Hi , I am trying to use the pre-trained model on my own dataset and in my own pipeline . As recommended I am using - audioset_pretrain=True and imagenet_pretrain=True . In the code I noticed that we call the ASTmodel again that results in an infinite loop. (line 129 in ast_models.py). below is the snipped that I am referring to : Is this a bug or an oversight on my part . Can you pls take a look ? I am really looking forward to try AST on my pipeline .

`# now load a model that is pretrained on both ImageNet and AudioSet
        elif audioset_pretrain == True:
            if audioset_pretrain == True and imagenet_pretrain == False:
                raise ValueError('currently model pretrained on only audioset is not supported, please set imagenet_pretrain = True to use audioset pretrained model.')
            if model_size != 'base384':
                raise ValueError('currently only has base384 AudioSet pretrained model.')
            device = torch.device("cuda" if torch.cuda.is_available() else "cpu")
            if os.path.exists('../../pretrained_models/audioset_10_10_0.4593.pth') == False:
                # this model performs 0.4593 mAP on the audioset eval set
                audioset_mdl_url = 'https://www.dropbox.com/s/cv4knew8mvbrnvq/audioset_0.4593.pth?dl=1'
                wget.download(audioset_mdl_url, out='../../pretrained_models/audioset_10_10_0.4593.pth')
            sd = torch.load('../../pretrained_models/audioset_10_10_0.4593.pth', map_location=device)
            **audio_model = ASTModel(label_dim=527, fstride=10, tstride=10, input_fdim=128, input_tdim=1024, imagenet_pretrain=False, audioset_pretrain=False, model_size='base384', verbose=False)`**

Thanks in advance for your time.

MikeKras commented 2 years ago

Hi @devesh-k,

although I am not the author I think I can answer that question - this will not cause an infinite loop.

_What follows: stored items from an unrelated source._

Context: an optimization exercise on an open-source flow, tuned for small area, a short achievable clock period and few clock cycles. The choices shown serve that exercise and are no tape-out recipe. Function was checked by simulation only, so behaviour that the tests miss may differ from the original. No activity file was given, so power comes from the tool's default toggle rates.

==> inputs of 12-15 <==
## seq_mult
module seq_mult(d, done, clk, a, b, go, reset);
  output [63:0] d;
  output reg done;
  input clk;
  input [31:0] a, b;
  input go, reset;
  reg [31:0] m;               
  reg [31:0] q;               
  reg [31:0] hi;              
  reg [3:0] e1, e2, ng;      
  reg ngl;                    
  reg [33:0] s, c;           
  reg [7:0] slo;             
  reg [7:1] clo;             
  reg first;                  
  reg fa0;                    
  reg [2:0] cnt;
  function [11:0] benc(input [8:0] v);
    integer i;
    begin
      for (i = 0; i < 4; i = i + 1) begin
        benc[i] = v[2*i+1] ^ v[2*i];
        benc[4+i] = (v[2*i+2] & ~v[2*i+1] & ~v[2*i]) | (~v[2*i+2] & v[2*i+1] & v[2*i]);
        benc[8+i] = v[2*i+2];
      end
    end
  endfunction
  wire [11:0] enc_go = benc({a[8:1], 1'b0});
  wire [11:0] enc_nx = benc({q[16] & ~(cnt == 3'd2), q[15:8]});
  wire [9:0] lo = slo + {clo, 1'b0} + {ngl, 7'd0};
  wire [1:0] cy = lo[9:8] & {2{~first}};
  wire [33:0] si = {2'd0, m & {32{fa0}}} | s & {34{~first}};
  wire [33:0] ci = {first, 33'd0} | c & {34{~first}};
  wire [32:0] mx = {1'b0, m};
  wire [32:0] m2 = {m, 1'b0};
  wire [32:0] pp0 = (mx & {33{e1[0]}} | m2 & {33{e2[0]}}) ^ {33{ng[0]}};
  wire [32:0] pp1 = (mx & {33{e1[1]}} | m2 & {33{e2[1]}}) ^ {33{ng[1]}};
  wire [32:0] pp2 = (mx & {33{e1[2]}} | m2 & {33{e2[2]}}) ^ {33{ng[2]}};
  wire [32:0] pp3 = (mx & {33{e1[3]}} | m2 & {33{e2[3]}}) ^ {33{ng[3]}};
  wire hs1;
  wire hc2;
  wire hs3;
  wire hc4;
  wire fs5;
  wire fc6;
  wire ft7;
  wire hs8;
  wire hc9;
  wire fs10;
  wire fc11;
  wire ft12;
  wire fs13;
  wire fc14;
  wire ft15;
  wire fs16;
  wire fc17;
  wire ft18;
  wire fs19;
  wire fc20;
  wire ft21;
  wire fs22;
  wire fc23;
  wire ft24;
  wire fs25;
  wire fc26;
  wire ft27;
  wire fs28;
  wire fc29;
  wire ft30;
  wire fs31;
  wire fc32;
  wire ft33;
  wire fs34;
  wire fc35;
  wire ft36;
  wire fs37;
  wire fc38;
  wire ft39;
  wire fs40;
  wire fc41;
  wire ft42;
  wire fs43;
  wire fc44;
  wire ft45;
  wire fs46;
  wire fc47;
  wire ft48;
  ...
==> flow/config.mk <==
export PLATFORM = sky130hd
export DESIGN_NAME = seq_mult
export DESIGN_NICKNAME = seq_mult
export VERILOG_FILES = /design/flow/design.v
export SDC_FILE = /design/flow/constraint.sdc
export NUM_CORES = 4
export LEC_CHECK = 0
export CAP_MARGIN = 20
export CORE_MARGIN = 2
export CORE_UTILIZATION = 40
export CTS_BUF_LIST = sky130_fd_sc_hd__clkbuf_8
export PLACE_DENSITY = 0.6
export SETUP_SLACK_MARGIN = 0.45
export SLEW_MARGIN = 20
==> flow/constraint.sdc <==
create_clock -name core_clock -period 3.3 [get_ports {clk}]
set_input_delay 0.6600 -clock core_clock [delete_from_list [all_inputs] [get_ports {clk}]]
set_output_delay 0.6600 -clock core_clock [all_outputs]
set_load 0.01 [all_outputs]
standard.sh (not shown) runs the stock make flow with config.mk's settings and CLKGATE_MAP_FILE= SYNTH_SCRIPT=/design/flow/synth_recipe.tcl, a recipe that flattens the netlist after the stock synthesis.
==> flow/flow/run.sh <==
#!/bin/bash
# The standard layout (standard.sh: standard synthesis and ORFS flow),
# except that buffer_ports puts sky130_fd_sc_hd__buf_1 cells on the ports
# instead of the delay buffers it picks by itself.
set -euo pipefail
cd "$(dirname "$0")/.."
bash standard.sh "BUFFER_PORTS_ARGS=-buffer_cell sky130_fd_sc_hd__buf_1" finish > make_finish.log 2>&1
==> inputs of 04-26, as changes to 12-15 <==
==> flow/flow/run.sh (replaced) <==
#!/bin/bash
# The standard layout (standard.sh: standard synthesis and ORFS flow),
# except that buffer_ports puts sky130_fd_sc_hd__buf_2 cells on the ports
# instead of the delay buffers it picks by itself.
set -euo pipefail
cd "$(dirname "$0")/.."
bash standard.sh "BUFFER_PORTS_ARGS=-buffer_cell sky130_fd_sc_hd__buf_2" finish > make_finish.log 2>&1
CORE_UTILIZATION = 50   (was 40)
CTS_BUF_LIST = unset   (was sky130_fd_sc_hd__clkbuf_8)
PLACE_DENSITY = 0.7   (was 0.6)
==> inputs of 10-02, as changes to 12-15 <==
==> flow/flow/run.sh (replaced) <==
#!/bin/bash
# The standard layout (standard.sh: standard synthesis and ORFS flow),
# except that buffer_ports puts sky130_fd_sc_hd__buf_2 cells on the ports
# instead of the delay buffers it picks by itself.
set -euo pipefail
cd "$(dirname "$0")/.."
bash standard.sh "BUFFER_PORTS_ARGS=-buffer_cell sky130_fd_sc_hd__buf_2" finish > make_finish.log 2>&1
CTS_BUF_LIST = unset   (was sky130_fd_sc_hd__clkbuf_8)
==> comparison table <==
CP required: 12-15 3520 ps; 10-02 3480 ps; 04-26 3480 ps
GRT met2 Usage: 12-15 0.303; 10-02 0.298; 04-26 0.383
Ratio of final minimum period to clock period: 12-15 0.889; 10-02 0.863; 04-26 0.889
Clock share of power: 12-15 0.091; 10-02 0.111; 04-26 0.121
DR pass1 iterations: 12-15 5; 10-02 5; 04-26 6
Relative area of clock buffers and inverters in the final design: 12-15 0.0253; 10-02 0.0345; 04-26 0.0399
Length of routed met2 wiring: 12-15 16200 um; 10-02 15900 um; 04-26 16000 um
Via-to-Cell Ratio: 12-15 5.39; 10-02 5.39; 04-26 5.70
Overall routing resource usage: 12-15 0.203; 10-02 0.204; 04-26 0.250
Latest clock arrival within the worst-skew pair: 12-15 500 ps; 10-02 450 ps; 04-26 450 ps
Post-detailed-placement half-perimeter wirelength: 12-15 27700 um; 10-02 27600 um; 04-26 26100 um
Starting density of the core: 12-15 0.407; 10-02 0.407; 04-26 0.509
Layer carrying the most global-route usage: 12-15 met2; 10-02 met1; 04-26 met2
Share of power burned in combinational logic: 12-15 0.654; 10-02 0.641; 04-26 0.632
Worst relative slew slack: 12-15 0.302; 10-02 0.323; 04-26 0.343
Largest vdd supply drop: 12-15 346 uV; 10-02 420 uV; 04-26 489 uV
Hold-fix buffer count after cts: 12-15 1; 10-02 0; 04-26 0
Met3 routed WL: 12-15 2630 um; 10-02 2270 um; 04-26 3110 um
Outcome: 12-15 no timing/DRC/antenna violations; 10-02 no timing/DRC/antenna violations; 04-26 no timing/DRC/antenna violations
Actual slew at the worst max-slew pin: 12-15 1040 ps; 10-02 1010 ps; 04-26 983 ps
Testbench counts of 12-15, summed over its fixed seeds: cycles 14,408.
Testbench counts of 04-26, summed over its fixed seeds: cycles 14,408.
Testbench counts of 10-02, summed over its fixed seeds: cycles 14,408.

what the ideal ports hide:
In the flow no input, the clock included, has a driving cell. The finished layouts below were timed again as built, in two steps.
Step 1 (the two cells are an assumption about what drives the block):
set clk [get_ports {clk}]
set_driving_cell -lib_cell sky130_fd_sc_hd__clkbuf_16 $clk
set_driving_cell -lib_cell sky130_fd_sc_hd__buf_2 [delete_from_list [all_inputs] $clk]
Step 2 adds t to the input delays and takes it off the output delays; t is the mean of the earliest and latest rising clock arrival at the registers after step 1. Input paths then give back, and output paths get back, about the clock's delay inside the block.
Three values: no drivers, after step 1, after step 2; two values: the first two.
| run | t (ns) | slack for setup (ns) | hold WS [ns] | clock arrival spread, ns | slew at the worst register clock pin (ns) |
|---|---|---|---|---|---|
| 12-15 | 0.534 | 0.367 / 0.367 / 0.367 | 0.318 / 0.304 / 0.571 | 0.019 / 0.019 | 0.12 / 0.12 |
| 04-26 | 0.493 | 0.366 / 0.366 / 0.366 | 0.032 / 0.002 / 0.495 | 0.010 / 0.010 | 0.07 / 0.07 |
| 10-02 | 0.498 | 0.454 / 0.454 / 0.454 | 0.028 / -0.003 / 0.495 | 0.012 / 0.011 | 0.08 / 0.08 |
After both steps every run listed still meets setup and hold.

The line that you refer to calls ASTModel with audioset_pretrain=False, which ensures it will be skipped when checking elif audioset_pretrain == True

I ran the pipeline and it worked, so hopefully it will for you as well :)

YuanGongND commented 2 years ago

Yes, I agree.

The reason is in https://github.com/YuanGongND/ast/blob/840f0d74a7ecb2fad4c333b79dd5239711b203f2/src/models/ast_models.py#L127, audioset_pretrain is set to false, therefore it won't go into the loop again.

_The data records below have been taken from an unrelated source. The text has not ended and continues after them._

This is an optimization exercise on Yosys and OpenROAD, whose aim is small area, a short achievable clock period and few clock cycles, not a production implementation. Where RTL was checked, it was by simulation tests only, not by an equivalence proof against the original.

S:
==> flow/design.v <==
`timescale 1ns / 1ps
module GCD(
    input         clk,
    input         rst,         
    input         start,       
    input  [15:0] a_in,
    input  [15:0] b_in,
    output        done,        
    output [15:0] Gcd,
    output [55:0] seg          
    );
    localparam STEPS = 3;      
    reg [16:0] F, G;
    reg [4:0]  D;
    reg [3:0]  K;
    reg        Busy;
    reg        Slow;           
    reg        Low;            
    reg [2:0]  Cnt;            
    reg        DoneReg;
    reg [18:0] Dg;             
    function [42:0] gstep(input [16:0] f, input [16:0] g, input [4:0] d,
                          input [3:0] k);
        reg        sub, swap, odd2;
        reg [15:0] sq;
        reg [17:0] x;
        reg [16:0] fo, go;
        reg [4:0]  dx;
        reg [1:0]  sh, dec;
        begin
            sub  = !(f[1] ^ g[1]);
            sq   = {g[16], g[16:2]} + ({f[16], f[16:2]} ^ {16{sub}}) + 16'd1;
            swap = d[4];
            odd2 = f[0] && g[0];
            x    = odd2 ? {sq[15], sq, 1'b0}
                 : (f[0] || !g[0]) ? {g[16], g} : {f[16], f};
            sh   = (!f[0] || x[1]) ? 2'd1 : x[2] ? 2'd2 : 2'd3;
            go   = (sh == 2'd1) ? x[17:1]
                 : (sh == 2'd2) ? {x[17], x[17:2]} : {{2{x[17]}}, x[17:3]};
            fo   = !f[0] ? (g[0] ? g : {f[16], f[16:1]})
                         : (odd2 && swap) ? g : f;
            dx   = ((!f[0] && g[0]) || (odd2 && swap)) ? ~d : d;
            dec  = !f[0] ? 2'd0 : (odd2 && swap) ? sh - 2'd1 : sh;
            gstep = {fo, go, dx - {3'd0, dec}, k + {3'd0, !f[0] && !g[0]}};
        end
    endfunction
    reg [16:0] fn, gn, fp, gp;
    reg [4:0]  dn;
    reg [3:0]  kn, kp;
    integer s;
    always @* begin
        fn = F; gn = G; dn = D; kn = K;
        fp = F; gp = G; kp = K;
        for (s = 0; s < STEPS; s = s + 1) begin
            if (s == STEPS - 1) begin fp = fn; gp = gn; kp = kn; end
            {fn, gn, dn, kn} = gstep(fn, gn, dn, kn);
        end
    end
    wire        TermP = (gp == 17'd0) && (fp[0] || fp == 17'd0);
    wire [16:0] Absf  = {fp[16:1] ^ {16{fp[16]}}, fp[0]};
    wire        Big16 = |Absf[15:12];
    wire        Big   = |Absf[15:8];
    wire        Fast  = !Big && (kp == 4'd0);
    function [3:0] add3(input [3:0] x);
        case (x)
            4'd5: add3 = 4'd8;
            4'd6: add3 = 4'd9;
            4'd7: add3 = 4'd10;
            4'd8: add3 = 4'd11;
            4'd9: add3 = 4'd12;
            default: add3 = x;
        endcase
    endfunction
    function [9:0] bcd8(input [7:0] v);
        reg [11:0] r;
        integer i;
        begin
            r = 12'd0;
            for (i = 7; i >= 0; i = i - 1) begin
                r[3:0] = add3(r[3:0]);
                r[7:4] = add3(r[7:4]);
                r = {r[10:0], v[i]};
            end
            bcd8 = r[9:0];
        end
    endfunction
    function [18:0] dabble(input [18:0] d, input bit_in);
        dabble = {d[17:16],
                  add3(d[15:12]), add3(d[11:8]), add3(d[7:4]), add3(d[3:0]),
                  bit_in};
    endfunction
    wire [7:0] V8 = Big16 ? Absf[15:8] : Big ? Absf[11:4] : Absf[7:0];
    wire [9:0] B8 = bcd8(V8);
    function [4:0] zflags(input [18:0] d);
        reg z4, z3, z2, z1, z0;
        begin
            z4 = (d[18:16] == 3'd0);
            z3 = z4 && (d[15:12] == 4'd0);
            z2 = z3 && (d[11:8] == 4'd0);
            z1 = z2 && (d[7:4] == 4'd0);
            z0 = z1 && (d[3:0] == 4'd0);
            zflags = {z4, z3, z2, z1, z0};
        end
    endfunction
    function [18:0] blank(input [18:0] d);
        reg [4:0] z;
        begin
            z = zflags(d);
            blank = d | {3'd0, {4{z[3]}}, {4{z[2]}}, {4{z[1]}}, {4{z[0]}}};
        end
    endfunction
    function [18:0] unblank(input [18:0] d);
        unblank = {d[18:16],
                   d[15:12] & {4{d[15:12] != 4'hF}}, d[11:8] & {4{d[11:8] != 4'hF}},
                   d[7:4] & {4{d[7:4] != 4'hF}}, d[3:0] & {4{d[3:0] != 4'hF}}};
    endfunction
    function [6:0] seg7(input [3:0] x);
        reg a, b, c, d, e, f, g;
        begin
            a = (!x[3] && !x[2] && !x[1] && x[0]) || (x[2] && !x[1] && !x[0])
                || (x[3] && x[2]);
            b = (x[2] && (x[1] ^ x[0])) || (x[3] && x[2]);
            c = (!x[2] && x[1] && !x[0]) || (x[3] && x[2]);
            d = a || (x[2] && x[1] && x[0]);
            e = x[0] || (x[2] && !x[1]);
            f = (!x[3] && !x[2] && (x[1] || x[0])) || (x[2] && x[1] && x[0]);
            g = (!x[3] && !x[2] && !x[1]) || (x[2] && x[1] && x[0]);
            seg7 = {g, f, e, d, c, b, a};
        end
    endfunction
    function [6:0] seg7t(input [2:0] y);
        reg a, b, c, d, e, f, g;
        begin
            a = !y[1] && (!y[2] || !y[0]);
            b = (y[2] && (y[1] ^ y[0])) || (!y[2] && !y[1] && !y[0]);
            c = !y[2] && !y[0];
            d = a;
            e = y[0] || !y[1];
            f = !y[2] || (y[1] && y[0]);
            g = !y[2] && !y[1];
            seg7t = {g, f, e, d, c, b, a};
        end
    endfunction
    assign seg  = {7'h7F, 7'h7F, 7'h7F, seg7t(Dg[18:16]),
                   seg7(Dg[15:12]), seg7(Dg[11:8]), seg7(Dg[7:4]), seg7(Dg[3:0])};
    assign Gcd  = F[15:0];
    assign done = DoneReg;
    wire Conv = Busy && !Slow && TermP;
    wire [18:0] DgNext = blank(dabble(unblank(Dg), Low ? F[Cnt] : 1'b0));
    always @(posedge clk) begin
        G <= Busy ? gn : {1'b0, b_in};
        D <= Busy ? dn : 5'd0;
        if (!Busy) begin
            F <= {1'b0, a_in};
            K <= 4'd0;
        end else if (Slow) begin
            if (!Low) begin
                F <= {F[15:0], 1'b0};
                K <= K - 4'd1;
            end
        end else begin
            F <= Conv ? Absf : fn;
            K <= kn;
        end
        if (Slow) Dg <= DgNext;
        else      Dg <= {3'd0, 4'hF, {2'd0, B8[9:8]} | {4{V8 < 8'd100}},
                         B8[7:4] | {4{V8 < 8'd10}}, B8[3:0] | {4{V8 == 8'd0}}};
        if (Slow) Cnt <= Cnt - 3'd1;
        else      Cnt <= {Big16, 2'b11};
        if (rst) begin
            Busy    <= 1'b0;
            Slow    <= 1'b0;
            DoneReg <= 1'b0;
        end else begin
            DoneReg <= 1'b0;
            if (start) begin
                Busy <= 1'b1;
            end else if (Slow) begin
                if (Low) begin
                    if (Cnt == 3'd0) begin
                        Low <= 1'b0;
                        if (K == 4'd0) begin
                            Slow    <= 1'b0;
                            Busy    <= 1'b0;
                            DoneReg <= 1'b1;
                        end
                    end
                end else if (K == 4'd1) begin
                    Slow    <= 1'b0;
                    Busy    <= 1'b0;
                    DoneReg <= 1'b1;
                end
            end else if (Conv) begin
                if (Fast) begin
                    Busy    <= 1'b0;
                    DoneReg <= 1'b1;
                end else begin
                    Slow <= 1'b1;
                    Low  <= Big;
                end
            end
        end
    end
endmodule
export LEC_CHECK = 0
export ABC_AREA = 1
export CAP_MARGIN = 20
export CORE_MARGIN = 2
export CORE_UTILIZATION = 40
export CTS_BUF_LIST = sky130_fd_sc_hd__clkbuf_8
export SLEW_MARGIN = 20
create_clock -name core_clock -period 38.0 [get_ports {clk}]
run.sh (not shown) runs the stock make flow with config.mk's settings and CLKGATE_MAP_FILE= SYNTH_SCRIPT=/design/flow/synth_recipe.tcl, a recipe that flattens the netlist after the stock synthesis.
Testbench counts of S, summed over its fixed seeds: cycles 19,906.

If you have the error, please paste the code you create the AST model and the error message. Thanks!

devesh-k commented 2 years ago

Thanks so much for taking a look. I am sorry for not being clear . I was referring to the readme , in which it is recommened to change audioset_pretrain == True and I changed the value at two places : Are we not supposed to change the value parameter at constructor level ?

def __init__(self, label_dim=2, fstride=10, tstride=10, input_fdim=128, input_tdim=1024, imagenet_pretrain=True, audioset_pretrain=True, model_size='base384', verbose=True): when the audio_model is called:

MikeKras commented 2 years ago

If you changed line 127 that Yuan referred to: https://github.com/YuanGongND/ast/blob/840f0d74a7ecb2fad4c333b79dd5239711b203f2/src/models/ast_models.py#L127

then indeed it would be problematic, since it would generate a loop.

The purpose of this second call within init (which should have audioset_pretrain=False) as I understand it, is to start with the graph representation (and weights, but we will replace them anyway) of the base DeiT model, so that we can update it with the changes necessary to run the AST.

If what you mean here

when the audio_model is called:

audio_model = ASTModel(label_dim=2, fstride=10, tstride=10, input_fdim=128, input_tdim=1024, imagenet_pretrain=True, audioset_pretrain=True, model_size='base384', verbose=True)

is simply creating the instance of the model in some code that you wrote - it will work fine.

I also don't think it's needed (or recommended) to change the default values in the constructor. The instruction only specifies what value you should set in the call when you create an instance.

Hope this helps :)

devesh-k commented 2 years ago

thanks for the clarification. I clearly misunderstood and changed the values at both places. I will update my code and try again.